Adjusted operating profit grew 1.2% YoY to $5.4 billion (+0.1% vs. consensus), and the corresponding margin expanded ~85 bps to 20.7%, driven by higher pricing, lower variable compensation, and efficiency gains in procurement and logistics. Adjusted net profit grew 1.3% YoY to $3.7 billion (+2.2% vs. consensus), and the corresponding margin expanded ~60 bps to 14.4%. Adjusted diluted earnings per share came in at $3.06 (FY23: $2.98), beating the consensus estimates by 1.8%.
Company Description
The Kraft Heinz Company (Parent)
The Kraft Heinz is a packaged food company, incorporated on July 2, 2015, following the merger of Kraft Foods Group, Inc. and the H.J. Heinz Company. With net sales of $25.8 billion in FY24, Kraft Heinz operates across eight consumer-driven product platforms: Taste Elevation, Easy Ready Meals, Substantial Snacking, Desserts, Hydration, Cheese, Coffee, and Meats. Kraft Heinz maintains a global footprint with operations segmented into North America, International Developed Markets, and Emerging Markets, supported by 70 manufacturing and processing facilities worldwide. The company features iconic product names such as Heinz ketchup, Grey Poupon mustard, and a portfolio of hot sauces, dressings, and condiments.

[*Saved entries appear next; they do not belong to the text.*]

File: src/rtl/mole_round_controller_if.sv
// rtl/mole_round_controller_if.sv - game/hit inputs and mole/score/judgement outputs of the round controller
interface mole_round_controller_if #(
    parameter int unsigned NUM_MOLES   = 3,
    parameter int unsigned SCORE_WIDTH = 8
) ();
    logic                   game;
    logic [NUM_MOLES-1:0]   hit;
    logic [NUM_MOLES-1:0]   mole;
    logic [SCORE_WIDTH-1:0] score;
    logic [1:0]             level;
    logic                   hit_ok;
    logic                   miss;

    modport master (
        output game, hit,
        input  mole, score, level, hit_ok, miss
    );

    modport slave (
        input  game, hit,
        output mole, score, level, hit_ok, miss
    );
endinterface

File: src/rtl/mole_round_controller.sv
// rtl/mole_round_controller.sv - gap/up round FSM, non-repeating mole picker, scorer and level decode for N moles
module mole_round_controller #(
    parameter int unsigned           NUM_MOLES   = 3,
    parameter int unsigned           SCORE_WIDTH = 8,
    parameter int unsigned           LFSR_WIDTH  = 8,
    parameter logic [LFSR_WIDTH-1:0] LFSR_TAPS   = 8'hB8,
    parameter int unsigned           GAP_CYCLES  = 150000000,
    parameter int unsigned           UP_CYCLES   = 200000000,
    parameter int unsigned           THRESH1     = 3,
    parameter int unsigned           THRESH2     = 6,
    parameter int unsigned           THRESH3     = 11
) (
    input  logic                  clock,
    input  logic                  reset,
    mole_round_controller_if.slave bus
);
    localparam int unsigned IDX_W = (NUM_MOLES > 1) ? $clog2(NUM_MOLES) : 1;

    localparam logic [1:0] S_IDLE = 2'd0;
    localparam logic [1:0] S_GAP  = 2'd1;
    localparam logic [1:0] S_UP   = 2'd2;

    logic [1:0]             state_q, state_d;
    logic [31:0]            counter_q, counter_d;
    logic [LFSR_WIDTH-1:0]  lfsr_q, lfsr_d, lfsr_next;
    logic [SCORE_WIDTH-1:0] score_q, score_d;
    logic [NUM_MOLES-1:0]   mole_q, mole_d;
    logic [IDX_W-1:0]       prev_idx_q, prev_idx_d;
    logic                   first_q, first_d;
    logic                   hit_ok_q, hit_ok_d;
    logic                   miss_q, miss_d;

    logic [IDX_W-1:0]       cand, idx;
    logic [1:0]             level;
    logic [31:0]            up_time;
    logic                   hit_match, hit_wrong;

    always_comb begin
        lfsr_next = {lfsr_q[LFSR_WIDTH-2:0], ~^(lfsr_q & LFSR_TAPS)};

        // The repeat rule needs a previous mole, so it is skipped on the first round of a game.
        cand = IDX_W'(32'(lfsr_q) % NUM_MOLES);
        idx  = cand;
        if (!first_q && cand == prev_idx_q)
            idx = (32'(cand) == NUM_MOLES - 1) ? '0 : cand + IDX_W'(1);

        if (32'(score_q) < THRESH1)
            level = 2'd0;
        else if (32'(score_q) < THRESH2)
            level = 2'd1;
        else if (32'(score_q) < THRESH3)
            level = 2'd2;
        else
            level = 2'd3;

        up_time   = UP_CYCLES >> level;
        hit_match = (bus.hit == mole_q);
        hit_wrong = |(bus.hit & ~mole_q);
    end

    always_comb begin
        state_d    = state_q;
        counter_d  = counter_q;
        lfsr_d     = lfsr_q;
        score_d    = score_q;
        mole_d     = mole_q;
        prev_idx_d = prev_idx_q;
        first_d    = first_q;
        hit_ok_d   = 1'b0;
        miss_d     = 1'b0;

        if (!bus.game) begin
            state_d    = S_IDLE;
            counter_d  = '0;
            lfsr_d     = '0;
            score_d    = '0;
            mole_d     = '0;
            prev_idx_d = '0;
            first_d    = 1'b1;
        end else begin
            lfsr_d = lfsr_next;
            case (state_q)
                S_IDLE: begin
                    // The start-up gap also covers the cycle in which game was first seen.
                    state_d   = S_GAP;
                    counter_d = GAP_CYCLES;
                end
                S_GAP: begin
                    if (counter_q == '0) begin
                        state_d    = S_UP;
                        counter_d  = up_time - 32'd1;
                        mole_d     = NUM_MOLES'(1) << idx;
                        prev_idx_d = idx;
                        first_d    = 1'b0;
                    end else begin
                        counter_d = counter_q - 32'd1;
                    end
                end
                S_UP: begin
                    if (hit_match) begin
                        score_d   = (score_q == '1) ? score_q : score_q + SCORE_WIDTH'(1);
                        hit_ok_d  = 1'b1;
                        mole_d    = '0;
                        state_d   = S_GAP;
                        counter_d = GAP_CYCLES - 32'd1;
                    end else begin
                        if (hit_wrong && score_q != '0)
                            score_d = score_q - SCORE_WIDTH'(1);
                        if (counter_q == '0) begin
                            miss_d    = 1'b1;
                            mole_d    = '0;
                            state_d   = S_GAP;
                            counter_d = GAP_CYCLES - 32'd1;
                        end else begin
                            counter_d = counter_q - 32'd1;
                        end
                    end
                end
                default: state_d = S_IDLE;
            endcase
        end
    end

    always_ff @(posedge clock) begin
        if (reset) begin
            state_q    <= S_IDLE;
            counter_q  <= '0;
            lfsr_q     <= '0;
            score_q    <= '0;
            mole_q     <= '0;
            prev_idx_q <= '0;
            first_q    <= 1'b1;
            hit_ok_q   <= 1'b0;
            miss_q     <= 1'b0;
        end else begin
            state_q    <= state_d;
            counter_q  <= counter_d;
            lfsr_q     <= lfsr_d;
            score_q    <= score_d;
            mole_q     <= mole_d;
            prev_idx_q <= prev_idx_d;
            first_q    <= first_d;
            hit_ok_q   <= hit_ok_d;
            miss_q     <= miss_d;
        end
    end

    assign bus.mole   = mole_q;
    assign bus.score  = score_q;
    assign bus.level  = level;
    assign bus.hit_ok = hit_ok_q;
    assign bus.miss   = miss_q;
endmodule

File: src/flat_wrapper.sv
// flat-port wrapper written by rule: the top's interface ports become plain ports
module mole_round_controller_flat 
#(
    parameter int unsigned           NUM_MOLES   = 3,
    parameter int unsigned           SCORE_WIDTH = 8,
    parameter int unsigned           LFSR_WIDTH  = 8,
    parameter logic [LFSR_WIDTH-1:0] LFSR_TAPS   = 8'hB8,
    parameter int unsigned           GAP_CYCLES  = 150000000,
    parameter int unsigned           UP_CYCLES   = 200000000,
    parameter int unsigned           THRESH1     = 3,
    parameter int unsigned           THRESH2     = 6,
    parameter int unsigned           THRESH3     = 11
)
  (clock, reset, bus_game, bus_hit, bus_mole, bus_score, bus_level, bus_hit_ok, bus_miss);
  mole_round_controller_if #(.NUM_MOLES(NUM_MOLES), .SCORE_WIDTH(SCORE_WIDTH)) bus_i ();
  input  logic clock;
  input  logic reset;
  input wire logic [$bits(bus_i.game)-1:0] bus_game;
  input wire logic [$bits(bus_i.hit)-1:0] bus_hit;
  output wire logic [$bits(bus_i.mole)-1:0] bus_mole;
  output wire logic [$bits(bus_i.score)-1:0] bus_score;
  output wire logic [$bits(bus_i.level)-1:0] bus_level;
  output wire logic [$bits(bus_i.hit_ok)-1:0] bus_hit_ok;
  output wire logic [$bits(bus_i.miss)-1:0] bus_miss;
  assign bus_i.game = bus_game;
  assign bus_i.hit = bus_hit;
  assign bus_mole = bus_i.mole;
  assign bus_score = bus_i.score;
  assign bus_level = bus_i.level;
  assign bus_hit_ok = bus_i.hit_ok;
  assign bus_miss = bus_i.miss;
  mole_round_controller #(.NUM_MOLES(NUM_MOLES), .SCORE_WIDTH(SCORE_WIDTH), .LFSR_WIDTH(LFSR_WIDTH), .LFSR_TAPS(LFSR_TAPS), .GAP_CYCLES(GAP_CYCLES), .UP_CYCLES(UP_CYCLES), .THRESH1(THRESH1), .THRESH2(THRESH2), .THRESH3(THRESH3)) u_core (.clock(clock), .reset(reset), .bus(bus_i));
endmodule
File: config.mk
export PLATFORM = sky130hd
export DESIGN_NAME = mole_round_controller_flat
export DESIGN_NICKNAME = d
export VERILOG_FILES = /design/src/rtl/mole_round_controller_if.sv /design/src/rtl/mole_round_controller.sv /design/src/flat_wrapper.sv
export SDC_FILE = /design/constraint.sdc
export NUM_CORES = 1
export LEC_CHECK = 0
export ABC_AREA = 1
export CAP_MARGIN = 20
export CORE_AREA = 4 4 92 94
export DETAILED_ROUTE_END_ITERATION = 10
export DIE_AREA = 0 0 96 98
export PLACE_DENSITY = 0.86
export SLEW_MARGIN = 20
export SYNTH_ARGS = -nofsm -noshare
export SYNTH_HDL_FRONTEND = slang
export SYNTH_SLANG_ARGS = --single-unit
export TNS_END_PERCENT = 10
File: constraint.sdc
create_clock -name clock -period 6.7 [get_ports clock]
set_clock_uncertainty 0.1 [all_clocks]
set_input_delay 1.34 -clock clock [delete_from_list [all_inputs] [get_ports clock]]
set_output_delay 1.34 -clock clock [all_outputs]
set_load 0.01 [all_outputs]
==> results of run 1 <==
[kinds of logic after synthesis]
family	Yosys count
adders and majority gates	21
and+or+nand+nor	348
xor gates and xnor gates	28
AOI/OAI and AO/OA	122
DFF	58
buffers and inverters	116
[final timing paths]
| kind | depth (start not counted) | slack, ps | endpoint | start |
|---|---|---|---|---|
| max | 39 | 1160 | u_core.bus.mole[0]$_SDFFE_PP0P_ | u_core.lfsr_q[4]$_SDFF_PP0_ |
| min | 2 | 370 | u_core.counter_q[1]$_SDFFE_PP0P_ | u_core.counter_q[1]$_SDFFE_PP0P_ |
| max reg2reg | 39 | 1160 | u_core.bus.mole[0]$_SDFFE_PP0P_ | u_core.lfsr_q[4]$_SDFF_PP0_ |
| min reg2reg | 2 | 370 | u_core.counter_q[1]$_SDFFE_PP0P_ | u_core.counter_q[1]$_SDFFE_PP0P_ |
[registers in the layout, indices dropped and copies added (netlist names)]
register	flops
u_core.prev_idx_q	2
u_core.bus.mole	3
u_core.first_q	1
u_core.bus.score	8
u_core.counter_q	32
u_core.bus.hit_ok	1
u_core.bus.miss	1
u_core.state_q	2
u_core.lfsr_q	8
[synth_stat cells (all sizes together)]
cell | instances | area (µm²)
a221oi | 5 | 43.8
xnor2 | 18 | 158
a211oi | 1 | 7.51
fa | 1 | 20.0
buf | 1 | 7.51
clkinv | 4 | 16.3
nor3 | 11 | 55.1
o41ai | 1 | 8.76
o31ai | 3 | 22.5
or2 | 2 | 12.5
o211ai | 5 | 37.5
inv | 100 | 375
xor2 | 10 | 87.6
o21a | 1 | 7.51
nand2 | 166 | 678
o22ai | 3 | 18.8
ha | 20 | 250
nand3 | 55 | 353
o21ai | 44 | 239
o21bai | 1 | 7.51
a311o | 1 | 10.0
a21oi | 53 | 269
nor4 | 4 | 25.0
clkbuf | 11 | 41.3
nor2 | 88 | 378
a31oi | 4 | 25.0
dfxtp | 58 | 1160
nand4 | 22 | 144
[cells in the final DEF, fill, tap and decap left out, types with 2 or more instances in the layout]
cell / netlist / routed
a21oi_1: 52 / 52
a221oi_1: 5 / 5
a31oi_1: 4 / 4
clkbuf_8: 0 / 11
clkdlybuf4s50_1: 0 / 20
clkinv_1: 3 / 3
clkinv_2: 1 / 4
dfxtp_1: 58 / 58
ha_1: 20 / 20
inv_1: 93 / 93
inv_2: 7 / 7
nand2_1: 148 / 148
nand2_2: 16 / 16
nand2_4: 2 / 2
nand3_1: 44 / 44
nand3_2: 8 / 8
nand3_4: 3 / 3
nand4_1: 21 / 21
nor2_1: 79 / 78
nor2_2: 4 / 5
nor2_4: 5 / 5
nor3_1: 11 / 11
nor4_1: 4 / 4
o211ai_1: 5 / 5
o21ai_0: 39 / 39
o21ai_1: 2 / 2
o21ai_2: 2 / 2
o22ai_1: 3 / 3
o31ai_1: 3 / 3
or2_2: 2 / 2
xnor2_1: 18 / 18
xor2_1: 10 / 10
[layer usage]
metal | routed length, µm | up-vias | global-route usage, %
met5 | 0 | - | 0
met4 | 229 | 0 | 7.77
met3 | 736 | 32 | 4.47
met2 | 5450 | 195 | 41.7
met1 | 4600 | 2113 | 30.3
li1 | - | 2316 | -
[layout make-up]
| cell class | instances | share of cell area (%) |
|---|---|---|
| multi-input cells | 519 | 58.2 |
| repair buffers | 21 | 4.22 |
| flip-flops and latches | 58 | 23.6 |
| clock buffers | 12 | 3.15 |
| well taps | 102 | 2.59 |
| clock inverters | 3 | 0.305 |
| inverters | 104 | 7.96 |
[power by group through the flow]
stage	clock [mW]	combinational, mW	sequential [mW]
finish	0.285	0.124	0.358
global route	0.307	0.139	0.358
CTS	0.289	0.122	0.357
detailed placement	0	0.121	0.365
global placement	0	0.117	0.365
floorplan	0	0.0923	0.364
[per-stage QoR]
stage                     setup WS (ps)  instance area [µm²]
after global placement             1520                 4750
after detailed placement           1210                 4750
after global routing                644                 4920
final                              1160                 4920
after CTS                          1190                 4920
after floorplan                    2050                 4460
[worst min-delay path: cells and delay by family (launching register included)]
family           cells  cell delay (ps)
AO/OA/AOI/OAI        1               60
flip-flops           1              310
AND/OR/NAND/NOR      1               60
==> summary.txt, run 1 <==
Fin crit share: 82.7%
Worst vdd ir: 0.000120 V
Final Setup Violations: 0
Status: finished, final reports clean
Multi-input logic area: 2860 µm²
Crit. End Element: flip-flop
Setup CP Type: reg -> reg
Clock buffer depth: 2
Switching power: 0.224 mW
Core area: 7650 µm²
ANT nets after route: 0
Worst-margin pin slew: 1070 ps
DRT Wirelength: 11000 µm
GRT Total Usage: 24.3%
P&R area growth vs syn: 10.3%
Crit-path max cell delay: 430 ps
# port buffers: 20
PostCTS Resize Cnt: 0
Worst Setup Start Kind: flip-flop
Syn Std Cell Area: 4460 µm²
Max-cap violations: 0
# placed instances: 804
Xor-xnor portion of the synthesized cell area: 5.50%
Main combinational cell family by area after synthesis: simple AND/OR/NAND/NOR gates
Switch share: 29.2%
Flop pwr share: 46.6%
Minimum clock period: 5540 ps
Diodes inserted: 0
Register area: 1160 µm²
Synth Area in Adders: 6.06%
Count of mapped cells out of synthesis: 693
Leakage: 2.25 nW
Die Area: 9410 µm²
Total global routing overflow: 0
Die Y: 98 µm
Post-Synth Simple-Gate Area: 36.9%
Post-Syn Nets: 720
Residual DRC: 0
Vias per inst: 5.68
Finished Core Util: 64.3%
H-Tree Depth: 3
FMAX: 180 MHz
Initial drt markers: 347
Synth warn: 0
First-pass GRT wire length: 18900 µm
Setup TNS: 0 ps
Slew headroom: 28.7%
Post-layout power: 0.767 mW
Final hold vios: 0
Fraction of layout cells with a size suffix above 1: 9.62%
Compound-cell area share of the yosys netlist: 15.6%
CP max-delay cell: dfxtp_1
RSZ-0062 raised after global routing: no
Power Density: 156 nW/µm²
Pin count of the biggest net entering global routing: 42
RePlAce Congestion: 1.02
# rows: 32
Distinct cells, synth: 41
Sequential share of the synthesized area: 26.0%
DRT Pass-1 Iters: 5
Clk pwr share: 37.2%
CTS tree: built
Final max-slew violation count: 0
CTS clk-pin slew, worst paths: 60 ps
Die width: 96 µm
Final std cells w/o fill: 819
Delay-heaviest family, CP: simple AND/OR/NAND/NOR gates
CTS Root Buffer Type: clkbuf_8
Post-Syn Area per Cell: 6.43 µm²
Buf/Inv on CP: 4
Clock Sinks: 58
# IOs: 21
Most common cell on crit path: nand2_1
Hold crit path type: reg -> reg
#FFs+latches synth: 58
CP arrival: 5650 ps
Multiplexer share of the synthesized area: 0%
Initial Util: 58.3%
# hold bufs at CTS: 0
Num CTS Buffers: 9
Fill count: 690
Power Internal: 0.543 mW
Initial antenna violation count: 0
Vias: 4656
Post-CTS Setup Inserts: 0
DR WL/cell: 13.5 µm
CP Max Fanout: 13
Vias in the first global route: 4480
Logic pwr share: 16.2%
Final HPWL DP: 8320 µm
WP data required: 6810 ps
Minimum hold slack: 373 ps
Clk_lat worst skew: 330 ps
Nets: 740
No activity file was read; power rests on OpenSTA's default activity.
==> run 2, diff against run 1 <==
clock period = 5.75 ns   (was 6.7 ns; I/O delays follow)
==> summary.txt, run 2 (synthesis results as in run 1) <==
WP data required: 5860 ps
ANT nets after route: 0
Vias per inst: 5.62
R2r startpoint: u_core.lfsr_q[5]$_SDFF_PP0_
Power Internal: 0.624 mW
CP arrival: 5340 ps
RePlAce Congestion: 1.03
Reg-to-Reg End: u_core.bus.mole[1]$_SDFFE_PP0P_
Initial Util: 58.3%
Core area: 7650 µm²
Hold Path Depth: 2
Diodes inserted: 0
First-pass GRT wire length: 19100 µm
Max reg flops: 32
Num CTS Buffers: 9
Max-cap violations: 0
Multi-input logic area: 2860 µm²
RSZ-0062 raised after global routing: no
FMAX: 191 MHz
Final hold vios: 0
Power Density: 180 nW/µm²
Die Y: 98 µm
Worst Setup Start Kind: flip-flop
Setup CP Type: reg -> reg
Initial antenna violation count: 0
Design area: 4920 µm²
CTS clk-pin slew, worst paths: 60 ps
Crit. End Element: flip-flop
Setup TNS: 0 ps
Most common cell on crit path: nand2_1
Minimum clock period: 5220 ps
Total global routing overflow: 0
Final max-slew violation count: 0
Logic pwr share: 16.2%
Final Setup Violations: 0
Die width: 96 µm
H-Tree Depth: 3
# port buffers: 20
P&R area growth vs syn: 10.4%
Die Area: 9410 µm²
Pin count of the biggest net entering global routing: 42
Endpoint, Worst Hold: u_core.counter_q[0]$_SDFFE_PP0P_
Fin crit share: 90.8%
DR WL/cell: 13.4 µm
DRT Wirelength: 11000 µm
Clk_lat worst skew: 340 ps
CTS Root Buffer Type: clkbuf_8
Clk pwr share: 36.8%
# rows: 32
Crit-path max cell delay: 410 ps
DRT Pass-1 Iters: 6
Commonest non-fill, non-tap cells in the layout: 148 x nand2_1, 92 x inv_1, 78 x nor2_1
GRT Total Usage: 24.7%
Hold crit path type: reg -> reg
CP max-delay cell: dfxtp_1
Fill count: 692
Vias in the first global route: 4387
DP Area: 4750 µm²
# IOs: 21
Vias: 4618
Clock Sinks: 58
HP Start: u_core.counter_q[0]$_SDFFE_PP0P_
Switching power: 0.262 mW
Reg2Reg Depth: 41
Flop pwr share: 47.1%
Status: finished, final reports clean
CP Max Fanout: 8
Fraction of layout cells with a size suffix above 1: 9.87%
Leakage: 2.25 nW
Worst vdd ir: 0.000190 V
Largest register by flop count: u_core.counter_q
FF-to-FF setup slack: 530 ps
Switch share: 29.6%
Nets: 741
Initial drt markers: 404
Leading cell type in the layout, fill and taps excluded: nand2_1
Slew headroom: 28.2%
Residual DRC: 0
Register area: 1160 µm²
Final HPWL DP: 8240 µm
CTS tree: built
Clock buffer depth: 2
Worst-margin pin slew: 1080 ps
==> run 2: changes by cell type in the layout (fill, tap and decap cells not counted) <==
cell      before  now
dfxtp_1       58   57
inv_1         93   92
dfxtp_2        0    1
inv_2          7    8
clkbuf_1       1    3
clkbuf_8      11   10
buf_4          1    2
==> run 2: per-layer routing <==
| metal | vias up | global-route usage (%) | share of wire (%) |
|---|---|---|---|
| met5 | - | 0 | 0 |
| met4 | 0 | 8.86 | 2.3 |
| met3 | 30 | 4.39 | 5.9 |
| met2 | 177 | 41.6 | 48 |
| met1 | 2095 | 31.0 | 44 |
| li1 | 2316 | - | - |
==> run 2: metrics by stage <==
step | power [mW] | std cells | setup slack (ps) | hold slack [ps] | util, %
2_1_floorplan | 0.531 | 693 | 1100 | 345 | -
3_3_place_gp | 0.562 | 805 | 835 | 356 | 62.2
3_5_place_dp | 0.565 | 805 | 522 | 366 | 62.2
4_1_cts | 0.890 | 821 | 498 | 375 | 64.3
5_1_grt | 0.927 | 821 | 6.42 | 404 | 64.3
6_report | 0.885 | 821 | 527 | 372 | 64.3
==> run 2: final cells by class <==
class	instances	area share [%]
Inverter	104	7.96
Sequential cell	58	23.6
Tap cell	102	2.59
Timing Repair Buffer	22	4.37
Multi-Input combinational cell	519	58.1
Clock buffer	13	3.03
Clock inverter	3	0.305
==> run 2: worst max path at each step <==
| stage | startpoint | endpoint | cells past startpoint |
|---|---|---|---|
| floorplan | u_core.lfsr_q[4]$_SDFF_PP0_ | u_core.bus.mole[1]$_SDFFE_PP0P_ | 41 |
| global placement | u_core.lfsr_q[4]$_SDFF_PP0_ | u_core.bus.mole[1]$_SDFFE_PP0P_ | 41 |
| detailed placement | u_core.lfsr_q[4]$_SDFF_PP0_ | u_core.bus.mole[1]$_SDFFE_PP0P_ | 41 |
| CTS | u_core.lfsr_q[4]$_SDFF_PP0_ | u_core.bus.mole[1]$_SDFFE_PP0P_ | 41 |
| global route | u_core.lfsr_q[4]$_SDFF_PP0_ | u_core.bus.mole[1]$_SDFFE_PP0P_ | 39 |
| finish | u_core.lfsr_q[5]$_SDFF_PP0_ | u_core.bus.mole[1]$_SDFFE_PP0P_ | 41 |
==> run 2: critical path: cells and delay by family (launching register included) <==
family	cells	cell delay [ps]
buf+inv	5	380
simple gates	30	2970
fa+ha+maj	3	610
xor+xnor	1	180
flops	1	410
compound gates	2	420
==> run 2: power by group through the flow <==
stage	sequential (mW)	clock, mW	combinational [mW]
6_report	0.417	0.326	0.143
2_1_floorplan	0.424	0	0.108
3_5_place_dp	0.425	0	0.139
3_3_place_gp	0.425	0	0.137
5_1_grt	0.418	0.348	0.161
4_1_cts	0.416	0.333	0.141
==> run 2: what timing repair did <==
| item | 4_1_cts | 5_1_grt |
|---|---|---|
| endpoints found under the setup margin | 0 | 3 |
| resized for setup | 0 | 2 |
| hold buffers | 0 | 0 |
| setup buffers | 0 | 0 |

North American Grocery Co. (Spin-Off)
The grocery business will house a significant portion of Kraft Heinz’s traditional grocery business. This includes products like Kraft cheese, Oscar Mayer meats, Maxwell House coffee, Jell-O, Planters nuts, Lunchables, Capri Sun, and other staples. These offerings are typically shelf-stable, processed, and widely distributed through grocery channels.